The following is taken from Women of Courage, Ten North Country Pioneers in Profile, written and produced by the St. Lawrence County, NY Branch of the American Association of University Women (1989).
St. Lawrence County, New York State has been honored as being the birthplace of two noted sculptors. Most people recognize and call to mind Frederic Remington immediately, but few are aware that a sculptress, equally talented in her own field, was also born and raised in Ogdensburg, NY. Her name was Sally James Farnham.
Sally James was born November 27, 1869, the younger daughter of Edward James and Sarah Wells Perkins. She was christened Sarah Wells James after her mother. She came from a well known local family. Her uncle, Henry R. James, was editor and publisher of the Ogdensburg Journal. Her father, Edward C. James, commanded the 106th Volunteer New York Infantry in the Virginia Campaign of 1862-63 during the Civil War. Upon his return, he became a prominent attorney at law in northern New York.
Sally's childhood was spent in Ogdensburg. She lived with her family at the corner of Crescent and Greene Streets. Later they moved to a palatial structure on Caroline Street. She received her education in the local schools. Her father was quite athletic and encouraged Sally to become interested in horseback riding. She became a skilled rider under his guidance and learned to love and respect horses. She drew much from this in her later professional life.
As a young girl she traveled with her father and visited many art galleries. From this experience she learned to recognize and appreciate the artistic works of the masters. She had no formal training in art, nor did she show any particular interest in it as a young girl. In 1896 she married Paulding Farnham of Great Neck, Long Island and moved to the New York City area where Mr. Farnham was secretary of Tiffany and Company in the city. The couple had two sons, James and John, and a daughter, Julia.
The event that led to the transformation from an urban housewife unto a renowned sculptress happened in 1901 when Sally was hospitalized for a serious illness. Extended bedrest and boredom brought about her interest in this field. When she was convalescing in a New York City hospital, making paper dolls to while-away the time, she was given some modeling clay to play with. She began making figures as she lay in bed. This was the beginning of a hobby that led to a profession which brought her international fame.

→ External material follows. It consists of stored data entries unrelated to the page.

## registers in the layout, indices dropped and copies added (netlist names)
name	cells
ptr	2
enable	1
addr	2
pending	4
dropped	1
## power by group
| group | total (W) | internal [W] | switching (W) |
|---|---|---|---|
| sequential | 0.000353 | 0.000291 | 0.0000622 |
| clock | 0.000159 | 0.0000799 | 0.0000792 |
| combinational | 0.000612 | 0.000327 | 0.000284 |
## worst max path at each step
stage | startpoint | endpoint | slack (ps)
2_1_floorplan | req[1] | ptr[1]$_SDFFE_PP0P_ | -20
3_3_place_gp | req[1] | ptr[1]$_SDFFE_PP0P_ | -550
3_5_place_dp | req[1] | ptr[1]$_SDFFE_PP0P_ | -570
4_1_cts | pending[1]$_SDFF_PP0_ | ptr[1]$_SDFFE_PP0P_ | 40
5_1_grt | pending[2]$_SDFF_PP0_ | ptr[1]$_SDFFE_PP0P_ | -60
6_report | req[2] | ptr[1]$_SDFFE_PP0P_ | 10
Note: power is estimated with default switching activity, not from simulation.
## config.mk

```make
export PLATFORM = sky130hd
export DESIGN_NAME = block_result_accumulator
export DESIGN_NICKNAME = d
export VERILOG_FILES = /design/src/rtl/block_result_accumulator.sv
export SDC_FILE = /design/constraint.sdc
export NUM_CORES = 1
export LEC_CHECK = 0
export CAP_MARGIN = 20
export CELL_PAD_IN_SITES_DETAIL_PLACEMENT = 0
export CELL_PAD_IN_SITES_GLOBAL_PLACEMENT = 1
export CORE_UTILIZATION = 39
export CTS_CLUSTER_SIZE = 14
export DETAILED_ROUTE_END_ITERATION = 16
export HOLD_SLACK_MARGIN = 0.15
export PLACE_DENSITY = 0.87
export SLEW_MARGIN = 10
export SYNTH_ARGS = -nofsm -noshare
export SYNTH_HDL_FRONTEND = slang
export SYNTH_SLANG_ARGS = --single-unit
```

## constraint.sdc

```tcl
create_clock -name clk -period 3.6 [get_ports clk]
set_input_delay 0.72 -clock clk [delete_from_list [all_inputs] [get_ports clk]]
set_output_delay 0.72 -clock clk [all_outputs]
set_load 0.01 [all_outputs]
```

## src/rtl/block_result_accumulator.sv

```systemverilog
// rtl/block_result_accumulator.sv - element-wise accumulator for J x K partial-product tiles
// Sums N partial tiles in place, then drains the finished tile one element per beat.
module block_result_accumulator #(
  parameter int DATA_W       = 16,
  parameter int J            = 2,
  parameter int K            = 2,
  parameter int MAX_PARTIALS = 16
) (
  input  logic                                clk,
  input  logic                                rst,
  input  logic [$clog2(MAX_PARTIALS+1)-1:0]   cfg_num_partials,
  input  logic                                in_valid,
  output logic                                in_ready,
  input  logic [DATA_W*J*K-1:0]               in_tile,
  output logic                                out_valid,
  input  logic                                out_ready,
  output logic [DATA_W-1:0]                   out_data,
  output logic [$clog2(J*K)-1:0]              out_index,
  output logic                                out_last,
  output logic [15:0]                         tile_count
);

  localparam int CNT_W = $clog2(MAX_PARTIALS + 1);
  localparam int N_EL  = J * K;
  localparam int IDX_W = $clog2(N_EL);
  localparam logic [IDX_W-1:0] LAST_IDX = IDX_W'(N_EL - 1);

  typedef enum logic {S_ACCUM, S_DRAIN} state_t;

  state_t            state_q, state_d;
  logic [DATA_W-1:0] acc_q [N_EL];
  logic [DATA_W-1:0] sum   [N_EL];
  logic [CNT_W-1:0]  cnt_q;
  logic [CNT_W-1:0]  nlat_q;
  logic [CNT_W-1:0]  n_cfg;
  logic [CNT_W-1:0]  n_eff;
  logic [IDX_W-1:0]  idx_q;
  logic [IDX_W-1:0]  idx_nxt;
  logic [15:0]       tile_count_q;
  logic [DATA_W-1:0] out_data_q;
  logic              accept;
  logic              last_partial;
  logic              out_fire;
  logic              drain_done;

  // Partial count as it applies to the tile in flight: live config only on its first partial.
  always_comb begin
    n_cfg = cfg_num_partials;
    if (cfg_num_partials == '0) begin
      n_cfg = CNT_W'(1);
    end else if (cfg_num_partials > CNT_W'(MAX_PARTIALS)) begin
      n_cfg = CNT_W'(MAX_PARTIALS);
    end
  end

  assign n_eff        = (cnt_q == '0) ? n_cfg : nlat_q;
  assign accept       = (state_q == S_ACCUM) && in_valid;
  assign last_partial = ((cnt_q + CNT_W'(1)) == n_eff);
  assign out_fire     = (state_q == S_DRAIN) && out_ready;
  assign drain_done   = out_fire && (idx_q == LAST_IDX);
  assign idx_nxt      = idx_q + IDX_W'(1);

  // The first partial of a tile overwrites rather than adds, so no clear is needed on exit.
  always_comb begin
    for (int e = 0; e < N_EL; e++) begin
      sum[e] = ((cnt_q == '0) ? '0 : acc_q[e]) + in_tile[e*DATA_W +: DATA_W];
    end
  end

  always_ff @(posedge clk) begin
    if (rst) begin
      state_q <= S_ACCUM;
    end else begin
      state_q <= state_d;
    end
  end

  always_comb begin
    state_d = state_q;
    case (state_q)
      S_ACCUM: if (accept && last_partial) state_d = S_DRAIN;
      S_DRAIN: if (drain_done)             state_d = S_ACCUM;
      default:                             state_d = S_ACCUM;
    endcase
  end

  always_comb begin
    in_ready   = (state_q == S_ACCUM);
    out_valid  = (state_q == S_DRAIN);
    out_last   = (state_q == S_DRAIN) && (idx_q == LAST_IDX);
    out_data   = out_data_q;
    out_index  = idx_q;
    tile_count = tile_count_q;
  end

  always_ff @(posedge clk) begin
    if (rst) begin
      for (int e = 0; e < N_EL; e++) begin
        acc_q[e] <= '0;
      end
      cnt_q        <= '0;
      nlat_q       <= '0;
      idx_q        <= '0;
      tile_count_q <= '0;
      out_data_q   <= '0;
    end else begin
      if (accept) begin
        for (int e = 0; e < N_EL; e++) begin
          acc_q[e] <= sum[e];
        end
        if (cnt_q == '0) begin
          nlat_q <= n_cfg;
        end
        if (last_partial) begin
          cnt_q      <= '0;
          idx_q      <= '0;
          out_data_q <= sum[0];
        end else begin
          cnt_q <= cnt_q + CNT_W'(1);
        end
      end
      // out_data is staged one element ahead so the port comes straight from a flop.
      if (out_fire) begin
        if (idx_q == LAST_IDX) begin
          tile_count_q <= tile_count_q + 16'd1;
          idx_q        <= '0;
          out_data_q   <= '0;
        end else begin
          idx_q      <= idx_nxt;
          out_data_q <= acc_q[idx_nxt];
        end
      end
    end
  end

endmodule

```

* After elaboration in Yosys (flattened, before gate mapping)
Memory sizes are Yosys's and may differ from the RTL's.
Index checks and enable logic that the tools add are counted.
** Operators by class
- $lt $le $gt $ge :: 1
- Shift operators :: 0
- Add/sub/neg operators :: 7
- Bitwise logic cells :: 5
- Multiplexer cells :: 28
- Eq/ne operators :: 2
- Multipliers :: 0
- Divide/modulo/power cells :: 0
- Reductions and logical operators :: 11
** Operators by type and width (count)
- 16-bit 2-to-1 mux :: 12
- 16-bit adder :: 4
- 5-bit 2-to-1 mux :: 4
- 16-bit by 1-bit adder with 16-bit output, second input constant :: 1
- 5-bit logical NOT :: 2
- 2-bit 2-to-1 mux :: 4
- 1-bit 2-to-1 mux :: 7
- 5-bit by 1-bit adder with 5-bit output, second input constant :: 1
- 5-bit equality test :: 1
- 5-bit greater-than comparator, second input constant :: 1
- 1-bit logical AND :: 5
- 1-bit OR :: 4
- 2-bit AND reduction :: 2
- 2-bit nonzero test :: 2
- 2-bit by 1-bit adder with 2-bit output, second input constant :: 1
- 2-bit equality test, second input constant :: 1
- 1-bit case mux with 2 select lines :: 1
- 1-bit inverter :: 1
** Storage, ports and cells
- Memory bits (read-only) :: 0
- Latch bits :: 0
- Bits in registers :: 45
- Memories :: 1
- Logic and storage cells :: 61
- Bits in writable memories :: 64
- Input port bits :: 73
- Output and inout bits :: 37
** Memories
- acc_q :: depth 4, width 16, rd ports 5, clocked after memory_dff 0, wr ports 4, RTL line 31 : logic [DATA_W-1:0] acc_q [N_EL];

* Logic depth before layout (Yosys ltp)
Gate-level depths: netlist of the first run.
- Depth after elaboration :: 8
- Depth in mapped cells :: 15
- Depth with buffers taken out :: 13

* Worst setup path after synthesis of the first run
No wires, ideal clock.
- Path type :: reg-to-reg
- From :: register cnt_q[0]
- To :: memory acc_q[1][14] (data pin)
- Setup slack :: 0.005 ns
- Required time :: 3.334 ns
- Cell stages (with the launch flop) :: 16
- Arrival :: 3.329 ns
- Clock period less this slack :: 3.595 ns
- Path buffers :: 2
- Cell sequence :: dfxtp_1 > inv_1 > ha_1 > or4b_1 > clkbuf_1 > clkbuf_1 > and2_1 > ha_1 > fa_1 > a21o_1 > a221oi_1 > o211ai_1 > o211ai_1 > o21ai_0 > xnor2_1 > nor2_1
** RTL lines
- from (decl) :: RTL line 33 : logic [CNT_W-1:0] cnt_q;
- from (signal assigned) :: RTL line 119 : cnt_q <= cnt_q + CNT_W'(1);
- to (decl) :: RTL line 31

==> results.py, run 1 <==
metrics = {
    "status": {
        "status": "complete, no violations",
    },
    "drt": {
        "vias_per_cell": 5.38,
        "ant_nets": 0,
        "wl_per_cell_um": 17.1,
        "num_vias": 6539,
        "drtIter0Drc": 471,
        "drc": 0,
        "wirelength_um": 20800,
        "drt_first_pass_iters": 4,
    },
    "power_and_ir_drop": {
        "netSwitchingFraction": 0.326,
        "peakVddDrop_v": 0.000184,
        "switchingPower_uw": 1220,
        "p_int_uw": 2520,
        "seqPwrFrac": 0.411,
        "p_comb_frac": 0.322,
        "p_clk_frac": 0.268,
        "p_leak_uw": 0.00399,
        "power.density_cell_area_nw_per_um2": 381,
    },
    "setup_path": {
        "timing.rr.end": "acc_q[1][15]",
        "cp.required_ps": 3710,
        "path_max_fanout": 17,
        "r2r_cells": 14,
        "arrival_ps": 3540,
        "critPathCaptureType": "flop",
        "cpPeakStageDelay_ps": 540,
        "crit_path_frequent_cell": "buf_4",
        "worstSetupPathType": "flop to flop",
        "slowest_stage": "or4b_4",
        "cp-start-kind": "flop",
        "path_cells": "inv_2 -> ha_4 -> or4b_4 -> buf_4 -> clkbuf_16 -> and2_1 -> ha_1 -> a21oi_1 -> o211ai_1 -> a211oi_1 -> o31ai_1 -> buf_4 -> xnor2_1 -> nor2_1",
        "r2r_slack_ps": 170,
        "regToRegStartpoint": "cnt_q[1]",
    },
    "synthesis": {
        "synth_cell_type_count": 57,
        "syn_avg_cell_area_um2": 9.46,
        "seq_area_frac_synth": 0.362,
        "yosys_warnings": 0,
        "yosys-top-cells-area": "edfxtp_1 (25%), dfxtp_1 (12%), ha_1 (10%), and2_1 (5.9%), nor2_1 (4.8%)",
        "yosysTopAreaCellShare": 0.246,
        "ys_seq_elements": 109,
        "syn_inst": 825,
        "yosysTopAreaCell": "edfxtp_1",
        "synth.most_common_cell": "nor2_1",
        "synth_commonest_cells": "nor2_1 (100), and2_1 (73), edfxtp_1 (64), ha_1 (64), a21oi_1 (63)",
        "ys.flop_type": "edfxtp_1",
        "synth_nets": 966,
        "syn_area_um2": 7800,
        "synth-edff-count": 64,
        "synthArstFlopShare": 0,
    },
    "floorplanning": {
        "dieHeight_um": 143,
        "core_area_um2": 19500,
        "die_x_um": 143,
        "die_area_um2": 20600,
        "start_util": 0.400,
        "ios": 110,
        "num_rows": 51,
    },
    "timing": {
        "fin_tns_setup_ps": 0,
        "max_freq_mhz": 291,
        "final.setup_skew_ps": 9.61,
        "fin_crit_sh": 0.953,
        "max_slew_margin": 0.275,
        "min_period_ps": 3430,
        "finalHoldViolCount": 0,
        "report.final.slew_viol_count": 0,
        "tightest_slew_ps": 1080,
        "rsz0062_at_grt": "true",
        "setup_viol": 0,
        "hold_ws_ps": 456,
    },
    "cells_and_area": {
        "drive_above_1_share": 0.103,
        "syn_to_final_growth_pct": 26.0,
        "fin_area_um2": 9830,
        "layout.nets": 1087,
        "num_antenna_cells": 0,
    },
    "cts": {
        "cts_root_buf": "clkbuf_16",
        "cts_max_level": 3,
        "clock_latency_ps": 360,
        "clock_path_buffers": 2,
        "cts_inserted_buffers": 9,
        "clock_sinks": 109,
        "cts_tree": "done",
        "cts_hold_buf": 0,
        "clk_transition_reported_paths_ps": 80,
    },
    "hold_path": {
        "hold_path.class": "flop to flop",
        "whs_path_depth": 2,
        "hold_start": "out_data[0]",
        "hold_path_end": "out_data[0]",
    },
    "global_route": {
        "gr-usage-met1": 0.288,
        "first_global_vias": 6012,
        "grt_antenna_before_repair": 0,
        "grt.busiest_layer": "met2",
        "grt_pass1_wl_um": 32000,
        "grt_max_degree": 51,
        "grt-ovfl-total": 0,
        "grt_usage": 0.203,
        "use_met2": 0.325,
        "grt_use_met3": 0.0203,
    },
    "placement": {
        "port_buffers": 109,
        "hpwl_um": 15700,
        "place_area_um2": 9300,
        "finalWeightedCongestion": 0.874,
    },
    "flow_run": {
        "maxCapViolCount": 0,
    },
}
[worst max-delay path: cells and delay by family, from the launching register on]
family | cells | cell delay (ps)
xor gates and xnor gates | 1 | 110
buffers and inverters | 4 | 620
adders and majority gates | 2 | 460
DFF | 1 | 340
and+or+nand+nor | 3 | 760
AOI/OAI and AO/OA | 4 | 900
[cells in the final DEF, fill, tap and decap left out, types with 12 or more instances in the layout]
master           instances
edfxtp_1                64
a21oi_1                 61
ha_1                    62
a21o_1                  23
a211oi_1                12
nand2_1                 48
xor2_1                  37
buf_4                   27
xnor2_1                 38
inv_1                   22
nand3_1                 20
and2_1                  71
clkdlybuf4s50_1        109
o21ai_0                 37
clkbuf_16               12
mux4_2                  16
nor2_1                 100
dfxtp_1                 44
[metal layers]
layer  share of wire  wire (um)  vias up
li1                -          -     3222
met3           0.048        992       24
met2            0.46       9570      189
met4           0.020        409        0
met5               0          0        -
met1            0.47       9810     3104
[cell type report]
| cell class | count | area [um^2] |
|---|---|---|
| clock buffer | 9 | 225 |
| clock inverter | 7 | 66.3 |
| fill | 1858 | 9690 |
| inverter | 26 | 97.6 |
| multi-input combinational | 657 | 4860 |
| sequential | 109 | 2820 |
| tap | 265 | 332 |
| timing repair buffer | 143 | 1430 |
[what timing repair did]
| action | CTS | global route |
|---|---|---|
| gates resized for setup | 0 | 28 |
| setup buffers | 0 | 6 |
| endpoints found under the setup margin | 0 | 20 |
[power groups by stage]
| stage | clock network (uW) | registers [uW] | logic, uW |
|---|---|---|---|
| floorplan | 0 | 1520 | 751 |
| global placement | 0 | 1560 | 1100 |
| detailed placement | 0 | 1560 | 1110 |
| CTS | 1010 | 1530 | 1120 |
| global route | 1050 | 1550 | 1320 |
| finish | 1000 | 1540 | 1210 |
[state kept, by name, summed over array words and instances (netlist names)]
register	count
tile_count	16
out_data	16
out_valid	1
out_index	2
nlat_q	5
cnt_q	5
acc_q	64
[metrics by stage]
step	power, uW	util	cells	setup slack (ps)
after floorplan	2270	-	825	4.94
after global placement	2660	0.476	1191	76.8
after detailed placement	2670	0.476	1191	28.5
after CTS	3660	0.491	1207	19.5
after global routing	3920	0.504	1216	-25.3
final	3750	0.504	1216	169
[worst max path at each step]
| stage | startpoint | end | slack [ps] | cells past startpoint |
|---|---|---|---|---|
| after floorplan | cnt_q[0] | acc_q[1][14] | 5 | 15 |
| after global placement | cnt_q[0] | acc_q[1][14] | 80 | 14 |
| after detailed placement | cnt_q[1] | acc_q[1][14] | 30 | 14 |
| after CTS | cnt_q[1] | acc_q[1][14] | 20 | 14 |
| after global routing | cnt_q[1] | acc_q[3][14] | -30 | 14 |
| final | cnt_q[1] | acc_q[1][15] | 170 | 14 |
[cell families (layout without fill, tap and decap cells)]
kind of cell | Yosys count | in the layout | synth area share
simple gates | 295 | 295 | 0.192
compound gates | 190 | 190 | 0.157
flops | 109 | 109 | 0.362
xor+xnor | 77 | 77 | 0.0864
fa+ha+maj | 68 | 68 | 0.113
buf+inv | 59 | 185 | 0.0298
mux | 27 | 27 | 0.0603
Note: power is estimated with default switching activity, not from simulation.
==> inputs of run 2 (changes only) <==
--- a/config.mk
+++ b/config.mk
@@ -8,6 +8,7 @@
 export CAP_MARGIN = 20
 export CELL_PAD_IN_SITES_DETAIL_PLACEMENT = 0
 export CELL_PAD_IN_SITES_GLOBAL_PLACEMENT = 1
+export CORE_MARGIN = 2
 export CORE_UTILIZATION = 39
 export CTS_CLUSTER_SIZE = 14
 export DETAILED_ROUTE_END_ITERATION = 16
==> run 2 against run 1 <==
Via count down 1.1%; worst hold slack worse by 1.7 ps; cell area down 1.7%; sequential share of layout area up 0.47 points; flip-flop and latch count unchanged; maximum frequency up 1.0%; setup slack better by 34 ps; register-to-register slack better by 30 ps; utilization down 0.83 points; non-clock buffer count down 5; first-iteration DRC count up 23%; critical path type unchanged; highest routed layer unchanged.
==> results.py, run 2 (synthesis results as in run 1) <==
metrics = {
    "cells_and_area": {
        "num_antenna_cells": 0,
        "fillers": 1851,
        "largest_register_ffs": 64,
        "layout.nets": 1082,
        "drive_above_1_share": 0.0856,
        "max_flop_register": "acc_q",
        "syn_to_final_growth_pct": 23.9,
        "final_common_cell": "clkdlybuf4s50_1",
        "final_cell_mix": "clkdlybuf4s50_1 (109), nor2_1 (100), and2_1 (73)",
    },
    "setup_path": {
        "worstSetupPathType": "flop to flop",
        "path_max_fanout": 16,
        "cp-start-kind": "flop",
        "cp.required_ps": 3700,
        "path_cells": "inv_1 -> ha_1 -> or4b_4 -> buf_6 -> buf_4 -> and2_1 -> ha_1 -> a21o_1 -> a21oi_1 -> nor2b_1 -> o41ai_2 -> o31ai_2 -> xnor2_1 -> nor2_1",
        "r2r_cells": 14,
        "arrival_ps": 3500,
        "regToRegStartpoint": "cnt_q[0]",
        "timing.rr.end": "acc_q[0][15]",
        "critPathCaptureType": "flop",
        "cpPeakStageDelay_ps": 510,
        "slowest_stage": "or4b_4",
        "r2r_slack_ps": 200,
        "crit_path_frequent_cell": "ha_1",
    },
    "placement": {
        "hpwl_um": 15900,
        "place_ws_ps": 25.1,
        "port_buffers": 109,
        "finalWeightedCongestion": 0.870,
    },
    "power_and_ir_drop": {
        "power.density_cell_area_nw_per_um2": 374,
        "p_leak_uw": 0.00391,
        "p_clk_frac": 0.260,
        "p_int_uw": 2470,
        "peakVddDrop_v": 0.000235,
        "p_comb_frac": 0.315,
        "seqPwrFrac": 0.425,
        "switchingPower_uw": 1150,
        "netSwitchingFraction": 0.317,
    },
    "drt": {
        "drtIter0Drc": 577,
        "ant_nets": 0,
        "wirelength_um": 20400,
        "drc": 0,
        "num_vias": 6467,
        "vias_per_cell": 5.34,
        "wl_per_cell_um": 16.9,
        "drt_first_pass_iters": 6,
    },
    "timing": {
        "tightest_slew_ps": 674,
        "hold_ws_ps": 454,
        "rsz0062_at_grt": "false",
        "min_period_ps": 3400,
        "fin_crit_sh": 0.944,
        "report.final.slew_viol_count": 0,
        "max_freq_mhz": 294,
        "fin_tns_setup_ps": 0,
        "fin_ws_ps": 203,
        "max_slew_margin": 0.551,
        "finalHoldViolCount": 0,
        "final.setup_skew_ps": 7.41,
        "setup_viol": 0,
    },
    "floorplanning": {
        "num_rows": 51,
        "ios": 110,
        "start_util": 0.400,
        "dieHeight_um": 145,
        "die_area_um2": 21100,
        "core_area_um2": 19500,
        "die_x_um": 145,
    },
    "cts": {
        "clock_latency_ps": 360,
        "cts_inserted_buffers": 9,
        "clock_sinks": 109,
        "clock_path_buffers": 2,
        "clk_transition_reported_paths_ps": 70,
        "cts_max_level": 3,
        "cts_root_buf": "clkbuf_16",
        "cts_tree": "done",
    },
    "status": {
        "status": "complete, no violations",
    },
    "hold_path": {
        "whs_path_depth": 2,
        "hold_path.class": "flop to flop",
        "hold_start": "out_data[0]",
        "hold_path_end": "out_data[0]",
    },
    "global_route": {
        "grt_max_degree": 42,
        "first_global_vias": 6167,
        "grt_pass1_wl_um": 32200,
        "grt_antenna_before_repair": 0,
        "grt_usage": 0.192,
        "grt-ovfl-total": 0,
    },
    "flow_run": {
        "maxCapViolCount": 0,
    },
}
## run 2: cell types whose count changed in the layout (fill, tap and decap cells not counted), moves of 3 or more
cell	delta
clkbuf_1	+3
clkbuf_16	-3
inv_8	-3
clkinv_4	-3
## run 2: cell type report
type / count / area [um^2] / area share
clock buffers: 12 / 236 / 0.0245
multi-input cells: 657 / 4810 / 0.498
well taps: 265 / 332 / 0.0343
flip-flops and latches: 109 / 2820 / 0.292
repair buffers: 138 / 1340 / 0.138
inverters: 26 / 97.6 / 0.0101
clock inverters: 4 / 32.5 / 0.00336
## run 2: worst max-delay path by stage
stage / startpoint / endpoint / slack, ps / depth (start not counted)
floorplan: cnt_q[0] / acc_q[1][14] / 5 / 15
global placement: cnt_q[1] / acc_q[1][14] / 90 / 14
detailed placement: cnt_q[0] / acc_q[1][14] / 30 / 14
CTS: cnt_q[0] / acc_q[1][14] / 5 / 14
global route: cnt_q[0] / acc_q[0][15] / 8 / 14
finish: cnt_q[0] / acc_q[0][15] / 200 / 14
## run 2: per-layer routing
layer | share of wire | global-route usage | up-vias
li1 | - | - | 3192
met1 | 0.47 | 0.267 | 3081
met2 | 0.46 | 0.309 | 173
met3 | 0.056 | 0.0379 | 21
met4 | 0.014 | 0.0426 | 0
met5 | 0 | 0 | -
## run 2: timing repair
item,4_1_cts,5_1_grt
hold buffers,0,0
resized for setup,0,16
setup buffers,0,0
setup endpoints to repair,0,18
## run 2: metrics by stage
stage,area (um^2),instances,util,power (uW)
detailed placement,9330,1195,0.478,2670
floorplan,7800,825,-,2270
global route,9670,1211,0.495,3800
finish,9670,1211,0.495,3620
global placement,9330,1195,0.478,2660
CTS,9600,1211,0.492,3610
## run 2: power by group through the flow
stage / registers (uW) / clock network [uW] / logic (uW)
final: 1540 / 942 / 1140
after CTS: 1540 / 958 / 1110
after detailed placement: 1560 / 0 / 1110
after global routing: 1550 / 997 / 1250
after floorplan: 1520 / 0 / 751
after global placement: 1560 / 0 / 1100
## run 2: worst max-delay path: cells and delay by family, from the launching register on
family	cells	cell delay, ps
XOR/XNOR	1	180
buffers and inverters	3	430
AO/OA/AOI/OAI	4	760
adder cells (fa/ha/maj)	2	480
AND/OR/NAND/NOR	4	970
flip-flops	1	320
==> inputs of run 3 (changes only) <==
--- a/config.mk
+++ b/config.mk
@@ -14,6 +14,7 @@
 export DETAILED_ROUTE_END_ITERATION = 16
 export HOLD_SLACK_MARGIN = 0.15
 export PLACE_DENSITY = 0.87
+export SKIP_LAST_GASP = 1
 export SLEW_MARGIN = 10
 export SYNTH_ARGS = -nofsm -noshare
 export SYNTH_HDL_FRONTEND = slang
==> run 3 against run 2 <==
Combinational power barely moved; cell area barely moved; clock power barely moved; critical endpoint is now acc_q[1][14]; power barely moved; clock-buffer cell count did not move; flip-flop and latch count did not move; global-route usage did not move; worst hold slack barely moved; cell count did not move; first-iteration DRC count fell by 0.69%; largest power group unchanged.
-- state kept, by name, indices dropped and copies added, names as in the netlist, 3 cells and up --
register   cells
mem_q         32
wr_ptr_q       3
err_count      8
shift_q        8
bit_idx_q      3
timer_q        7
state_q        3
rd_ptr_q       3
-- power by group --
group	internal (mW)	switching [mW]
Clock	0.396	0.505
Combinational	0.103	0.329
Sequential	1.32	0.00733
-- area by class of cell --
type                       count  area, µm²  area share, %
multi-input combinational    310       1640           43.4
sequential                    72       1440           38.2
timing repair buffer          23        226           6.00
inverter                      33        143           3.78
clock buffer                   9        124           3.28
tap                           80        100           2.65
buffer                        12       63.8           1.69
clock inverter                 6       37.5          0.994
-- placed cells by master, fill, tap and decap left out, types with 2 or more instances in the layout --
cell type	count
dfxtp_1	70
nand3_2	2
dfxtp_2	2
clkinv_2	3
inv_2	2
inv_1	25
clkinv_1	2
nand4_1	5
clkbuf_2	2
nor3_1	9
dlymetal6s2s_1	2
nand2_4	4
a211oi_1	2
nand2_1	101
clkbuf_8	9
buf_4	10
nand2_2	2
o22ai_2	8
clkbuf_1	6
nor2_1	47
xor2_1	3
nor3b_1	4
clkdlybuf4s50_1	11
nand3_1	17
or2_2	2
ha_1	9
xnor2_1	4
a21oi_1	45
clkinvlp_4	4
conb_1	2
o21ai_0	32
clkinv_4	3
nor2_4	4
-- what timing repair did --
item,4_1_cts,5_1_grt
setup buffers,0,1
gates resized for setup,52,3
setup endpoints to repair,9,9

She received encouragement in her early trials from Frederic Remington who saw her ability to put life into her subjects. Before leaving the hospital she decided to make sculpting her career and threw all her energy and enthusiasm into perfecting the art.
Sally Farnham was chosen over a long list of many famous sculptors to do a statue of Simon Boliver, the South American liberator. It took four years to complete and when finished, stood 15 feet high and rested on a 16 foot pedestal. The statue showing the liberator astride a spirited horse was unveiled April 19, 1921, in ceremonies with President Warren Harding in attendance. The statute, located in Central Park, was a gift of the government of Bolivia to New York City, and won for Mrs. Farnham the "order of Boliver," a decoration from the nation of Venezuela.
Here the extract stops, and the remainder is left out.